Our data analysis techniques are currently limited to a matrix-centric perspective. To overcome this, there has been tremendous effort to extend the well-understood properties of matrices to the higher-dimensional world of tensors. A greater understanding of tensors paves the way for very exciting new developments that can cater to the natural structure of tensor-based data, for example in experimental design or confounding factor analysis. This analysis and understanding uses interesting and complicated geometry.

One requirement for computability of a tensor is to have a good low rank approximation. Tensors of size $n_1 \times \cdots \times n_d$ have $n_1 \ldots n_d$ entries and, for applications, this quickly becomes unreasonably large. Matrices are analyzable via their singular value decomposition, and the best low rank approximation is obtainable directly from this by truncating at the $r$th largest singular value.
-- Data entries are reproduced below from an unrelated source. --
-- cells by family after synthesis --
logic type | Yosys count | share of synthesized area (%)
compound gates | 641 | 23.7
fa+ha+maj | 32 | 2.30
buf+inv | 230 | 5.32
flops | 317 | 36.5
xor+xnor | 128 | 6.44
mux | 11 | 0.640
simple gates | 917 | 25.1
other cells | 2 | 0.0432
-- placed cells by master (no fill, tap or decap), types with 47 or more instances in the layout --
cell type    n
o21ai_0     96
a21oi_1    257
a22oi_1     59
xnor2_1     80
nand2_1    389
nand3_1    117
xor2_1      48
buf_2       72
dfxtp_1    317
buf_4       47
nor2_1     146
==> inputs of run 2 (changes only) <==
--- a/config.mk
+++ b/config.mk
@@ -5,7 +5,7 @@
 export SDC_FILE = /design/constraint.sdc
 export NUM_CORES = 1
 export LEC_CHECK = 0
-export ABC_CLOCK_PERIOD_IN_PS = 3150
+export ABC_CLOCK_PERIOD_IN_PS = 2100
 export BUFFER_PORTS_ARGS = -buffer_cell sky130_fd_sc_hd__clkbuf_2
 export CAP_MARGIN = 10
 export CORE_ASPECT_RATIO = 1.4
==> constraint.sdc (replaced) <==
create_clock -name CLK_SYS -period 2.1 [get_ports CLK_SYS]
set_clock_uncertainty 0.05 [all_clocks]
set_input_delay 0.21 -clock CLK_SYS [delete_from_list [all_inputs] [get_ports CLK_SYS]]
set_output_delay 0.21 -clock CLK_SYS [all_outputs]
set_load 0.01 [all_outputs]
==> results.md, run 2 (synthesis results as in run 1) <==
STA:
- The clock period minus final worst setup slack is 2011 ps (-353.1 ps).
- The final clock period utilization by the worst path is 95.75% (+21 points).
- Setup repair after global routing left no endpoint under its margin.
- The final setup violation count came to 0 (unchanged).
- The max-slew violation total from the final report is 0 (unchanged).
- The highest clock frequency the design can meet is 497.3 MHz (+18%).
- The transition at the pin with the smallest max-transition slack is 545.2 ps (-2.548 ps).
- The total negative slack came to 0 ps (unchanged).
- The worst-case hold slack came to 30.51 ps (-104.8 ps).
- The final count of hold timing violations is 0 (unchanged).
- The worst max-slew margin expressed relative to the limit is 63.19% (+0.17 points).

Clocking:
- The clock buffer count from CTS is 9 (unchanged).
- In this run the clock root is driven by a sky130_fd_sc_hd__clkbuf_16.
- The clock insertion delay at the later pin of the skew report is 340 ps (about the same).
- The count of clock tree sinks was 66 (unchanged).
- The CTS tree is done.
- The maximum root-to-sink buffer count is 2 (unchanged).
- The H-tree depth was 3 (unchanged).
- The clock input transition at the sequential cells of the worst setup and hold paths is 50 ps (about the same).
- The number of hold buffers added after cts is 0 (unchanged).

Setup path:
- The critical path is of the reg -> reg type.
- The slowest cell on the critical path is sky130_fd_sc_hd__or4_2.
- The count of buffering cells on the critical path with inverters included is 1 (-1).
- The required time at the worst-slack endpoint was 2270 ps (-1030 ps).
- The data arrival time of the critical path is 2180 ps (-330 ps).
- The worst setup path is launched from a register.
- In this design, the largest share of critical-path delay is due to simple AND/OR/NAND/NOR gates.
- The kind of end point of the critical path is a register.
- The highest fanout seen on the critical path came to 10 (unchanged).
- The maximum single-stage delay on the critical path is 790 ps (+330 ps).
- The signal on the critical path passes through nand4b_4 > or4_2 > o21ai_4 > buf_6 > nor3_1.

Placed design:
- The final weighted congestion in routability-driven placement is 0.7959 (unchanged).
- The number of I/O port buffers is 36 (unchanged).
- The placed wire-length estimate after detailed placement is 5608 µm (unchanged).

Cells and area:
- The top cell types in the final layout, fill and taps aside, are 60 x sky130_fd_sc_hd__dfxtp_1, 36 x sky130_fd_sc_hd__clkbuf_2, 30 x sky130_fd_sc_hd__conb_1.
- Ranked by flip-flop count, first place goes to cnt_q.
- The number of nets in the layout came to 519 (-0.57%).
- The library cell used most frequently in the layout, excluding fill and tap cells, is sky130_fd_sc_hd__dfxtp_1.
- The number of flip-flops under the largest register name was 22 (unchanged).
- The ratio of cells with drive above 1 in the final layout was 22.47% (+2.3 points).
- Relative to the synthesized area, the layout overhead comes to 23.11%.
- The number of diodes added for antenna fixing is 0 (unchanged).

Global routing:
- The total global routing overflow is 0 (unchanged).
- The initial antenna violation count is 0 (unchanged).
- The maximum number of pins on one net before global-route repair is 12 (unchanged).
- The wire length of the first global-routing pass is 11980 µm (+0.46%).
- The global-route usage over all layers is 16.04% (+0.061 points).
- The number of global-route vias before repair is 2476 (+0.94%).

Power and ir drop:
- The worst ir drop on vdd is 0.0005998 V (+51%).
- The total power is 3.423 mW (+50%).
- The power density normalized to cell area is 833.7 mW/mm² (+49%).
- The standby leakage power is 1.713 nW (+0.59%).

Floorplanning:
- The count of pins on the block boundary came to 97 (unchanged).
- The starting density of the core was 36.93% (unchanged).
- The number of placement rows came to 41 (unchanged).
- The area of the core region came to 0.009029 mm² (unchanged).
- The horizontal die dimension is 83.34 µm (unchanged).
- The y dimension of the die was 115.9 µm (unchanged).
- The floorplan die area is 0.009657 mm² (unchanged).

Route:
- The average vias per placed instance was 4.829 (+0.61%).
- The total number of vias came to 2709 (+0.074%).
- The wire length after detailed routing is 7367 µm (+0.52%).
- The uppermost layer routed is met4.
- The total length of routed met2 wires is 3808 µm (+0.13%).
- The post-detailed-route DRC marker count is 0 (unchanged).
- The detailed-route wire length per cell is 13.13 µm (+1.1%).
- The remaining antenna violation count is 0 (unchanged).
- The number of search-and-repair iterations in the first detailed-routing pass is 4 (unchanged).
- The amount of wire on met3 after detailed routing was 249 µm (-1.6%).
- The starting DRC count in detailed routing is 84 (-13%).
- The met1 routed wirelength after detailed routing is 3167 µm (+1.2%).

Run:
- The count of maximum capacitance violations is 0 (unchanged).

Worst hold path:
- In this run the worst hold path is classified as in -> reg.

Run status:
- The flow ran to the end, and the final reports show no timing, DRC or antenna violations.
We can extend many of the useful notions from linear algebra to tensors: we have eigenvectors and singular vectors of tensors, and a higher order version of the singular value decomposition.

# The Picture

As well as being a picture of the well-known Rubik’s cube, this picture describes a cartoon of a tensor of size $3 \times 3 \times 3$. Such a tensor consists of 27 values.

To understand the structure contained in a tensor, we use its natural symmetry group to find a presentation of it that is simple and structurally transparent. This motivation also underlies the Rubik’s puzzle although the symmetries can be quite different: a change of basis transformation for the tensor case, and a permutation of pieces in the case of the puzzle.

Despite being small, a $3 \times 3 \times 3$ tensor has interesting geometry. It is known that a generic tensor of size $3 \times 3 \times 3$ has seven eigenvectors in $\mathbb{P}^2$. In the paper “Eigenconfigurations of Tensors” by Abo, Seigal and Sturmfels, we show that any configuration of seven eigenvectors can arise, provided no six of the seven points lie on a conic.